Nel quintetto probabile, Anthony Black porta centimetri e difesa sul punto d’attacco, mentre Wendell Carter Jr. dà equilibrio come bloccante, rimbalzista e riferimento nei cambi. Orlando arriva anche da una prova molto pesante di Banchero, messo in evidenza con 33 punti nell’ultima uscita considerata nella schermata gara, segnale che il suo volume offensivo è già salito. Se i Magic riescono a tenere il match su possessi più controllati, possono costruire vantaggio con tagli dal lato debole e post-up frontali del loro leader tecnico.
Focus Cleveland Cavaliers
Cleveland ha più talento distribuito, ma anche più variabili fisiche da monitorare. Mitchell è indicato come probabile dopo il problema all’inguine, Dean Wade è a sua volta probabile, mentre Jarrett Allen è fuori per il ginocchio e Max Strus resta assente per il piede. Questo cambia parecchio la geometria della squadra: meno verticalità pura da centro titolare, più minuti e responsabilità per Mobley vicino al ferro e per Bryant come lungo di rotazione promosso nel quintetto.

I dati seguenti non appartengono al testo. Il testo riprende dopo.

===== config.mk =====
export PLATFORM = sky130hd
export DESIGN_NAME = write_back_arbiter
export DESIGN_NICKNAME = d
export VERILOG_FILES = /design/src/logic/ppc_pkg.sv /design/src/logic/write_back_arbiter.sv
export SDC_FILE = /design/constraint.sdc
export NUM_CORES = 1
export LEC_CHECK = 0
export ABC_CLOCK_PERIOD_IN_PS = 1600
export BUFFER_PORTS_ARGS = -buffer_cell sky130_fd_sc_hd__clkbuf_2
export CAP_MARGIN = 5
export CORE_MARGIN = 1.5
export CORE_UTILIZATION = 30
export DETAILED_ROUTE_END_ITERATION = 6
export PLACE_DENSITY = 0.95
export SYNTH_ARGS = -nofsm -noshare
export SYNTH_HDL_FRONTEND = slang
export SYNTH_SLANG_ARGS = --single-unit

===== constraint.sdc =====
create_clock -name vclk -period 1.6
set_input_delay 0.32 -clock vclk [all_inputs]
set_output_delay 0.32 -clock vclk [all_outputs]
set_load 0.1 [all_outputs]

===== src/logic/ppc_pkg.sv =====
`default_nettype none

package ppc_pkg;

    localparam int RS_ID_WIDTH = 6;

    // Big-endian bit numbering as in the PowerPC books
    typedef logic [0:31] word_t;
    typedef logic [0:4] reg_addr_t;
    typedef logic [0:RS_ID_WIDTH-1] rs_id_t;
    typedef logic [0:5] opcode_t;
    typedef logic [0:9] ext_opcode_t;

    // Primary opcodes
    localparam opcode_t OPC_ADDI = 6'd14;
    localparam opcode_t OPC_ORI = 6'd24;
    localparam opcode_t OPC_XORI = 6'd26;
    localparam opcode_t OPC_EXT = 6'd31;

    // Extended opcodes under primary opcode 31
    localparam ext_opcode_t XO_ADD = 10'd266;
    localparam ext_opcode_t XO_SUBF = 10'd40;
    localparam ext_opcode_t XO_AND = 10'd28;
    localparam ext_opcode_t XO_OR = 10'd444;
    localparam ext_opcode_t XO_XOR = 10'd316;

    typedef enum logic [1:0] {
        UNIT_NONE,
        UNIT_ADD_SUB,
        UNIT_LOG
    } unit_e;

    typedef enum logic [2:0] {
        OP_ADD,
        OP_SUBF,
        OP_AND,
        OP_OR,
        OP_XOR
    } fx_op_e;

    typedef struct packed {
        unit_e unit;
        fx_op_e op;
        reg_addr_t op1_addr;
        reg_addr_t op2_addr;
        reg_addr_t result_addr;
        logic op2_use_imm;
        logic op1_is_zero;
        word_t immediate;
    } decode_t;

    // rs_id names the producer while valid is low
    typedef struct packed {
        word_t value;
        logic valid;
        rs_id_t rs_id;
    } operand_t;

    typedef struct packed {
        logic valid;
        rs_id_t rs_id;
        reg_addr_t result_addr;
        word_t value;
    } result_bus_t;

    typedef struct packed {
        rs_id_t rs_id;
        reg_addr_t result_addr;
        word_t value;
    } unit_result_t;

endpackage

`default_nettype wire


===== src/logic/write_back_arbiter.sv =====
`timescale 1ns/1ps
`default_nettype none

module write_back_arbiter
    import ppc_pkg::*;
(
    input wire logic add_sub_valid,
    output logic add_sub_ready,
    input wire unit_result_t add_sub_in,

    input wire logic log_valid,
    output logic log_ready,
    input wire unit_result_t log_in,

    output result_bus_t result
);

    unit_result_t granted;

    // Fixed priority with add/sub first
    assign add_sub_ready = add_sub_valid;
    assign log_ready = log_valid & ~add_sub_valid;
    assign granted = add_sub_valid ? add_sub_in : log_in;

    always_comb begin
        result.valid = add_sub_valid | log_valid;
        result.rs_id = granted.rs_id;
        result.result_addr = granted.result_addr;
        result.value = granted.value;
    end

endmodule

`default_nettype wire


==> results of run 1 <==
[Yosys cell counts, drive strengths merged]
cell,count,area share
mux2,43,0.85
buf,6,0.13
nor2b,1,0.0085
or2,1,0.0085
[logic make-up (layout without fill, tap and decap cells)]
logic type | after synthesis | count (layout) | share of synthesized area
muxes | 43 | 43 | 0.8492
buffers and inverters | 6 | 137 | 0.1339
and+or+nand+nor | 2 | 2 | 0.01696
[cell type report]
class                           instances  area, um2
Multi-Input combinational cell         45      646.9
Timing Repair Buffer                  137       1426
Tap cell                               28      35.03
Fill cell                              79      167.7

Il resto del sistema, però, conserva peso specifico alto. Harden aggiunge regia e controllo, Mitchell resta il finalizzatore principale, Mobley è il giocatore che tiene insieme protezione del ferro e mobilità laterale. I Cavaliers producono 118.8 punti di media e sono superiori a Orlando negli assist, dato che suggerisce una squadra più portata a creare buoni tiri con continuità. Molto dipenderà dalla tenuta del pitturato senza Allen: se Cleveland difende bene il primo contatto, allora la qualità perimetrale può bastare per spostare il match.
Che partita ci aspettiamo
Dal punto di vista tattico, Orlando proverà a rendere la partita più fisica. Il modo migliore per farlo è alzare la pressione sulla palla con Suggs e Black, togliere comfort ai primi blocchi di Cleveland e forzare gli esterni ospiti a giocare più lateralmente che centralmente. Senza Wagner, i Magic hanno meno creazione naturale ma mantengono corpi per cambiare assetto difensivo e reggere i mismatch con Banchero da 4 tattico.

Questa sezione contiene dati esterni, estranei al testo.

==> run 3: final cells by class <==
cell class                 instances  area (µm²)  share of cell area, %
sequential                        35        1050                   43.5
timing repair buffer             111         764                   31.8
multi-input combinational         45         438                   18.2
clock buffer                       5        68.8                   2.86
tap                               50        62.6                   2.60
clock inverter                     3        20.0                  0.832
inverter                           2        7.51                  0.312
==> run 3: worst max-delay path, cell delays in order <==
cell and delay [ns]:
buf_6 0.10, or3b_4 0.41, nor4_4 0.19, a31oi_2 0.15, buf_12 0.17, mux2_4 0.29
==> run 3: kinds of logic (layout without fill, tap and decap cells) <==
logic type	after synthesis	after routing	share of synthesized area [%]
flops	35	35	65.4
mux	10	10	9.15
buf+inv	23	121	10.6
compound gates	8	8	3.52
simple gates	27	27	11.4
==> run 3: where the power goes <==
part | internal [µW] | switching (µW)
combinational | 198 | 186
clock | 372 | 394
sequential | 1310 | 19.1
**src/include/mmu_config.svh**
```systemverilog
// Address widths, TLB size and memory map of the data translation path
`ifndef MMU_CONFIG_SVH
`define MMU_CONFIG_SVH

// Sv39 virtual address, 4 KiB pages
`define MMU_VADDR_WIDTH       39
`define MMU_PAGE_OFFSET_WIDTH 12
`define MMU_VTAG_WIDTH        27

// 40-bit physical address
`define MMU_PTAG_WIDTH        28

`define MMU_TLB_ENTRIES       8

// Top physical-tag bits select the domain, only domain 0 is reachable
`define MMU_DID_WIDTH         3

// Cacheable DRAM from 2 GiB upward
`define MMU_DRAM_BASE_PTAG    28'h008_0000

`endif
```
**src/mmu_pkg.sv**
```systemverilog
// Shared types of the data translation path: privilege, command, PTE, fill and response
`default_nettype none

`include "mmu_config.svh"

package mmu_pkg;

  typedef enum logic [1:0] {
    e_priv_user       = 2'b00,
    e_priv_supervisor = 2'b01,
    e_priv_machine    = 2'b11
  } priv_mode_e;

  // One load or store access
  typedef struct packed {
    logic [`MMU_VADDR_WIDTH-1:0] vaddr;
    logic                        store;
  } mmu_cmd_s;

  // Leaf PTE fields kept in the TLB
  typedef struct packed {
    logic [`MMU_PTAG_WIDTH-1:0] ptag;
    logic                       u;
    logic                       w;
    logic                       d;
  } pte_leaf_s;

  typedef struct packed {
    logic [`MMU_VTAG_WIDTH-1:0] vtag;
    pte_leaf_s                  entry;
  } tlb_fill_s;

  // Translation result, two cycles after the command
  typedef struct packed {
    logic [`MMU_PTAG_WIDTH+`MMU_PAGE_OFFSET_WIDTH-1:0] paddr;
    logic                                              miss_v;
    logic                                              load_page_fault;
    logic                                              store_page_fault;
    logic                                              load_access_fault;
    logic                                              store_access_fault;
  } mmu_resp_s;

endpackage

`default_nettype wire

```
**src/mmu_top.sv**
```systemverilog
// Data translation pipeline: TLB lookup, fault checks, poison kill and two-stage response
`timescale 1ns/100ps
`default_nettype none

`include "mmu_config.svh"

module mmu_top
  import mmu_pkg::*;
  (input  logic        clk_i
   , input  logic        reset_i

   , input  logic        cmd_v_i
   , input  mmu_cmd_s    cmd_i

   , input  logic        fill_v_i
   , input  tlb_fill_s   fill_i
   , input  logic        flush_i

   , input  logic        translation_en_i
   , input  priv_mode_e  priv_mode_i
   , input  logic        mstatus_sum_i
   , input  logic        uncached_mode_i

   , input  logic        poison_i

   , output logic        resp_v_o
   , output mmu_resp_s   resp_o
   );

  localparam int unsigned ptag_width_lp = `MMU_PTAG_WIDTH;

  logic [`MMU_VTAG_WIDTH-1:0]        cmd_vtag;

  // Stage 1 command fields
  logic                              cmd_v_r;
  logic                              store_r;
  logic [`MMU_PAGE_OFFSET_WIDTH-1:0] offset_r;
  logic [`MMU_PTAG_WIDTH-1:0]        passthrough_ptag_r;

  logic                              dtlb_hit;
  logic                              dtlb_miss;
  pte_leaf_s                         dtlb_entry;

  logic [`MMU_PTAG_WIDTH-1:0]        ptag;
  logic                              load_page_fault;
  logic                              store_page_fault;
  logic                              load_access_fault;
  logic                              store_access_fault;
  logic                              miss_s1;

  assign cmd_vtag = cmd_i.vaddr[`MMU_VADDR_WIDTH-1 -: `MMU_VTAG_WIDTH];

  always_ff @(posedge clk_i) begin
    if (reset_i) begin
      cmd_v_r <= 1'b0;
    end else begin
      cmd_v_r <= cmd_v_i;
    end
  end

  // Untranslated tag is the zero-extended virtual tag
  always_ff @(posedge clk_i) begin
    if (cmd_v_i) begin
      store_r            <= cmd_i.store;
      offset_r           <= cmd_i.vaddr[`MMU_PAGE_OFFSET_WIDTH-1:0];
      passthrough_ptag_r <= ptag_width_lp'(cmd_vtag);
    end
  end

  dtlb dtlb0
    (.clk_i(clk_i)
     ,.reset_i(reset_i)
     ,.flush_i(flush_i)

     ,.lookup_v_i(cmd_v_i)
     ,.lookup_vtag_i(cmd_vtag)

     ,.fill_v_i(fill_v_i)
     ,.fill_i(fill_i)

     ,.hit_o(dtlb_hit)
     ,.miss_o(dtlb_miss)
     ,.entry_o(dtlb_entry)
     );

  access_check check0
    (.v_i(cmd_v_r)
     ,.store_i(store_r)
     ,.hit_i(dtlb_hit)
     ,.entry_i(dtlb_entry)
     ,.passthrough_ptag_i(passthrough_ptag_r)

     ,.translation_en_i(translation_en_i)
     ,.priv_mode_i(priv_mode_i)
     ,.mstatus_sum_i(mstatus_sum_i)
     ,.uncached_mode_i(uncached_mode_i)

     ,.ptag_o(ptag)
     ,.uncached_o()
     ,.load_page_fault_o(load_page_fault)
     ,.store_page_fault_o(store_page_fault)
     ,.load_access_fault_o(load_access_fault)
     ,.store_access_fault_o(store_access_fault)
     );

  // A TLB miss only counts with translation on
  assign miss_s1 = translation_en_i && dtlb_miss;

  // Poison in stage 1 kills the response
  always_ff @(posedge clk_i) begin
    if (reset_i) begin
      resp_v_o <= 1'b0;
    end else begin
      resp_v_o <= cmd_v_r && !poison_i;
    end
  end

  always_ff @(posedge clk_i) begin
    if (cmd_v_r) begin
      resp_o.paddr              <= {ptag, offset_r};
      resp_o.miss_v             <= miss_s1;
      resp_o.load_page_fault    <= load_page_fault && !miss_s1;
      resp_o.store_page_fault   <= store_page_fault && !miss_s1;
      resp_o.load_access_fault  <= load_access_fault && !miss_s1;
      resp_o.store_access_fault <= store_access_fault && !miss_s1;
    end
  end

  a_miss_no_fault: assert property (@(posedge clk_i) disable iff (reset_i)
    resp_v_o |-> !(resp_o.miss_v && (resp_o.load_page_fault || resp_o.store_page_fault
                                     || resp_o.load_access_fault
                                     || resp_o.store_access_fault)))
    else $error("mmu_top: response carries a miss and a fault");

endmodule

`default_nettype wire

```
**src/access_check.sv**
```systemverilog
// Page-permission and physical-memory-attribute fault checks for one looked-up access
`timescale 1ns/100ps
`default_nettype none

`include "mmu_config.svh"

module access_check
  import mmu_pkg::*;
  (input  logic                       v_i
   , input  logic                       store_i
   , input  logic                       hit_i
   , input  pte_leaf_s                  entry_i
   , input  logic [`MMU_PTAG_WIDTH-1:0] passthrough_ptag_i

   , input  logic                       translation_en_i
   , input  priv_mode_e                 priv_mode_i
   , input  logic                       mstatus_sum_i
   , input  logic                       uncached_mode_i

   , output logic [`MMU_PTAG_WIDTH-1:0] ptag_o
   , output logic                       uncached_o
   , output logic                       load_page_fault_o
   , output logic                       store_page_fault_o
   , output logic                       load_access_fault_o
   , output logic                       store_access_fault_o
   );

  logic translated_hit;
  logic priv_fault;
  logic write_fault;
  logic did_fault;
  logic mode_fault;

  assign ptag_o = translation_en_i ? entry_i.ptag : passthrough_ptag_i;

  // Page checks only apply to a translated hit
  assign translated_hit = v_i && translation_en_i && hit_i;

  // Supervisor may touch user pages only with SUM
  assign priv_fault = ((priv_mode_i == e_priv_supervisor) && entry_i.u && !mstatus_sum_i)
                    || ((priv_mode_i == e_priv_user) && !entry_i.u);
  assign write_fault = store_i && (!entry_i.w || !entry_i.d);

  assign load_page_fault_o  = translated_hit && !store_i && priv_fault;
  assign store_page_fault_o = translated_hit && store_i && (priv_fault || write_fault);

  // Memory attributes of the effective tag
  assign uncached_o = (ptag_o < `MMU_DRAM_BASE_PTAG);
  assign did_fault  = |ptag_o[`MMU_PTAG_WIDTH-1 -: `MMU_DID_WIDTH];
  assign mode_fault = uncached_mode_i && !uncached_o;

  // A miss is masked downstream
  assign load_access_fault_o  = v_i && !store_i && (did_fault || mode_fault);
  assign store_access_fault_o = v_i && store_i && (did_fault || mode_fault);

  always_comb begin
    a_fault_needs_v: assert final (v_i || !(load_page_fault_o || store_page_fault_o
                                           || load_access_fault_o || store_access_fault_o))
      else $error("access_check: fault raised without a valid access");
    a_one_direction: assert final (!((load_page_fault_o || load_access_fault_o)
                                     && (store_page_fault_o || store_access_fault_o)))
      else $error("access_check: load and store faults raised together");
  end

endmodule

`default_nettype wire

```
**src/dtlb.sv**
```systemverilog
// Fully associative data TLB with registered lookup, fill port and round-robin victim
`timescale 1ns/100ps
`default_nettype none

`include "mmu_config.svh"

module dtlb
  import mmu_pkg::*;
  (input  logic                       clk_i
   , input  logic                       reset_i
   , input  logic                       flush_i

   , input  logic                       lookup_v_i
   , input  logic [`MMU_VTAG_WIDTH-1:0] lookup_vtag_i

   , input  logic                       fill_v_i
   , input  tlb_fill_s                  fill_i

   , output logic                       hit_o
   , output logic                       miss_o
   , output pte_leaf_s                  entry_o
   );

  localparam int unsigned entries_lp   = `MMU_TLB_ENTRIES;
  localparam int unsigned idx_width_lp = $clog2(entries_lp);

  logic [entries_lp-1:0]      valid_r;
  logic [`MMU_VTAG_WIDTH-1:0] vtag_r [entries_lp];
  pte_leaf_s                  entry_r [entries_lp];
  logic [idx_width_lp-1:0]    victim_r;

  logic [entries_lp-1:0]      lookup_match;
  logic [entries_lp-1:0]      fill_match;
  pte_leaf_s                  lookup_entry;
  logic [idx_width_lp-1:0]    fill_match_idx;
  logic [idx_width_lp-1:0]    fill_idx;
  logic                       fill_en;

  // Parallel tag compare for both ports
  always_comb begin
    for (int i = 0; i < entries_lp; i++) begin
      lookup_match[i] = valid_r[i] && (vtag_r[i] == lookup_vtag_i);
      fill_match[i]   = valid_r[i] && (vtag_r[i] == fill_i.vtag);
    end
  end

  // At most one entry matches, so a plain scan picks it
  always_comb begin
    lookup_entry   = '0;
    fill_match_idx = '0;
    for (int i = 0; i < entries_lp; i++) begin
      if (lookup_match[i]) begin
        lookup_entry = entry_r[i];
      end
      if (fill_match[i]) begin
        fill_match_idx = idx_width_lp'(i);
      end
    end
  end

  // Flush wins over a fill in the same cycle
  assign fill_en  = fill_v_i && !flush_i;
  assign fill_idx = (|fill_match) ? fill_match_idx : victim_r;

  always_ff @(posedge clk_i) begin
    if (reset_i) begin
      valid_r  <= '0;
      victim_r <= '0;
    end else if (flush_i) begin
      valid_r <= '0;
    end else if (fill_en) begin
      valid_r[fill_idx] <= 1'b1;
      // Refill of a present tag keeps the victim pointer
      if (!(|fill_match)) begin
        if (victim_r == idx_width_lp'(entries_lp - 1)) begin
          victim_r <= '0;
        end else begin
          victim_r <= victim_r + 1'b1;
        end
      end
    end
  end

  always_ff @(posedge clk_i) begin
    if (fill_en) begin
      vtag_r[fill_idx]  <= fill_i.vtag;
      entry_r[fill_idx] <= fill_i.entry;
    end
  end

  // Lookup result for stage 1
  always_ff @(posedge clk_i) begin
    if (reset_i) begin
      hit_o  <= 1'b0;
      miss_o <= 1'b0;
    end else begin
      hit_o  <= lookup_v_i && (|lookup_match);
      miss_o <= lookup_v_i && !(|lookup_match);
    end
  end

  always_ff @(posedge clk_i) begin
    if (lookup_v_i) begin
      entry_o <= lookup_entry;
    end
  end

  // Fill path must never leave two entries with one tag
  a_single_match: assert property (@(posedge clk_i) disable iff (reset_i)
    lookup_v_i |-> $onehot0(lookup_match))
    else $error("dtlb: several valid entries match one lookup");

  // Exactly one result, and only one cycle after a lookup
  a_hit_xor_miss: assert property (@(posedge clk_i) disable iff (reset_i)
    (hit_o || miss_o) |-> ($past(lookup_v_i) && (hit_o != miss_o)))
    else $error("dtlb: hit and miss out of step with lookup");

endmodule

`default_nettype wire

```
--- src/core_axi_defs.svh ---
`ifndef CORE_AXI_DEFS_SVH
`define CORE_AXI_DEFS_SVH

// bus widths
`define CA_ADDR_W 32
`define CA_DATA_W 32
`define CA_STRB_W 4
`define CA_ID_W 4

// axi channel field widths
`define CA_LEN_W 8
`define CA_SIZE_W 3
`define CA_BURST_W 2
`define CA_RESP_W 2

// axi encodings
`define CA_SIZE_WORD 3'b010
`define CA_BURST_INCR 2'b01
`define CA_RESP_OKAY 2'b00

// one id per client port
`define CA_ID_INST 4'h0
`define CA_ID_DATA 4'h1

`endif

--- src/core_axi_pkg.sv ---
`include "core_axi_defs.svh"

package core_axi_pkg;

    typedef logic [`CA_ADDR_W-1:0] addr_t;
    typedef logic [`CA_DATA_W-1:0] data_t;
    typedef logic [`CA_STRB_W-1:0] strb_t;
    typedef logic [`CA_ID_W-1:0] axi_id_t;
    typedef logic [`CA_RESP_W-1:0] axi_resp_t;

    // client side
    typedef struct packed {
        addr_t addr;
        data_t wdata;
        strb_t wstrb;
        logic  we;
    } mem_req_t;

    typedef struct packed {
        data_t rdata;
        logic  err;
    } mem_rsp_t;

    // arbiter to engine, tagged with the port id
    typedef struct packed {
        axi_id_t  id;
        mem_req_t req;
    } bus_req_t;

    typedef struct packed {
        axi_id_t  id;
        mem_rsp_t rsp;
    } bus_rsp_t;

    // shared by ar and aw
    typedef struct packed {
        axi_id_t               id;
        addr_t                 addr;
        logic [`CA_LEN_W-1:0]   len;
        logic [`CA_SIZE_W-1:0]  size;
        logic [`CA_BURST_W-1:0] burst;
    } axi_addr_t;

    typedef struct packed {
        data_t data;
        strb_t strb;
        logic  last;
    } axi_w_t;

    typedef struct packed {
        axi_id_t   id;
        data_t     data;
        axi_resp_t resp;
        logic      last;
    } axi_r_t;

    typedef struct packed {
        axi_id_t   id;
        axi_resp_t resp;
    } axi_b_t;

    typedef enum logic [2:0] {IDLE, AR, R, AW_W, B} axi_state_e;

endpackage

Cleveland, invece, ha tutto l’interesse a muovere presto il lato forte e costringere Orlando ad aiutare dal lato debole. Se Harden e Mitchell trovano vantaggio nei primi due palleggi, Mobley può diventare il vero ago della bilancia come rollante, short-roll passer e finisher dal dunker spot. Il punto tecnico più delicato è il rimbalzo difensivo dei Cavaliers senza Allen: se Orlando produce seconde opportunità, la gara resta lunga fino all’ultimo possesso.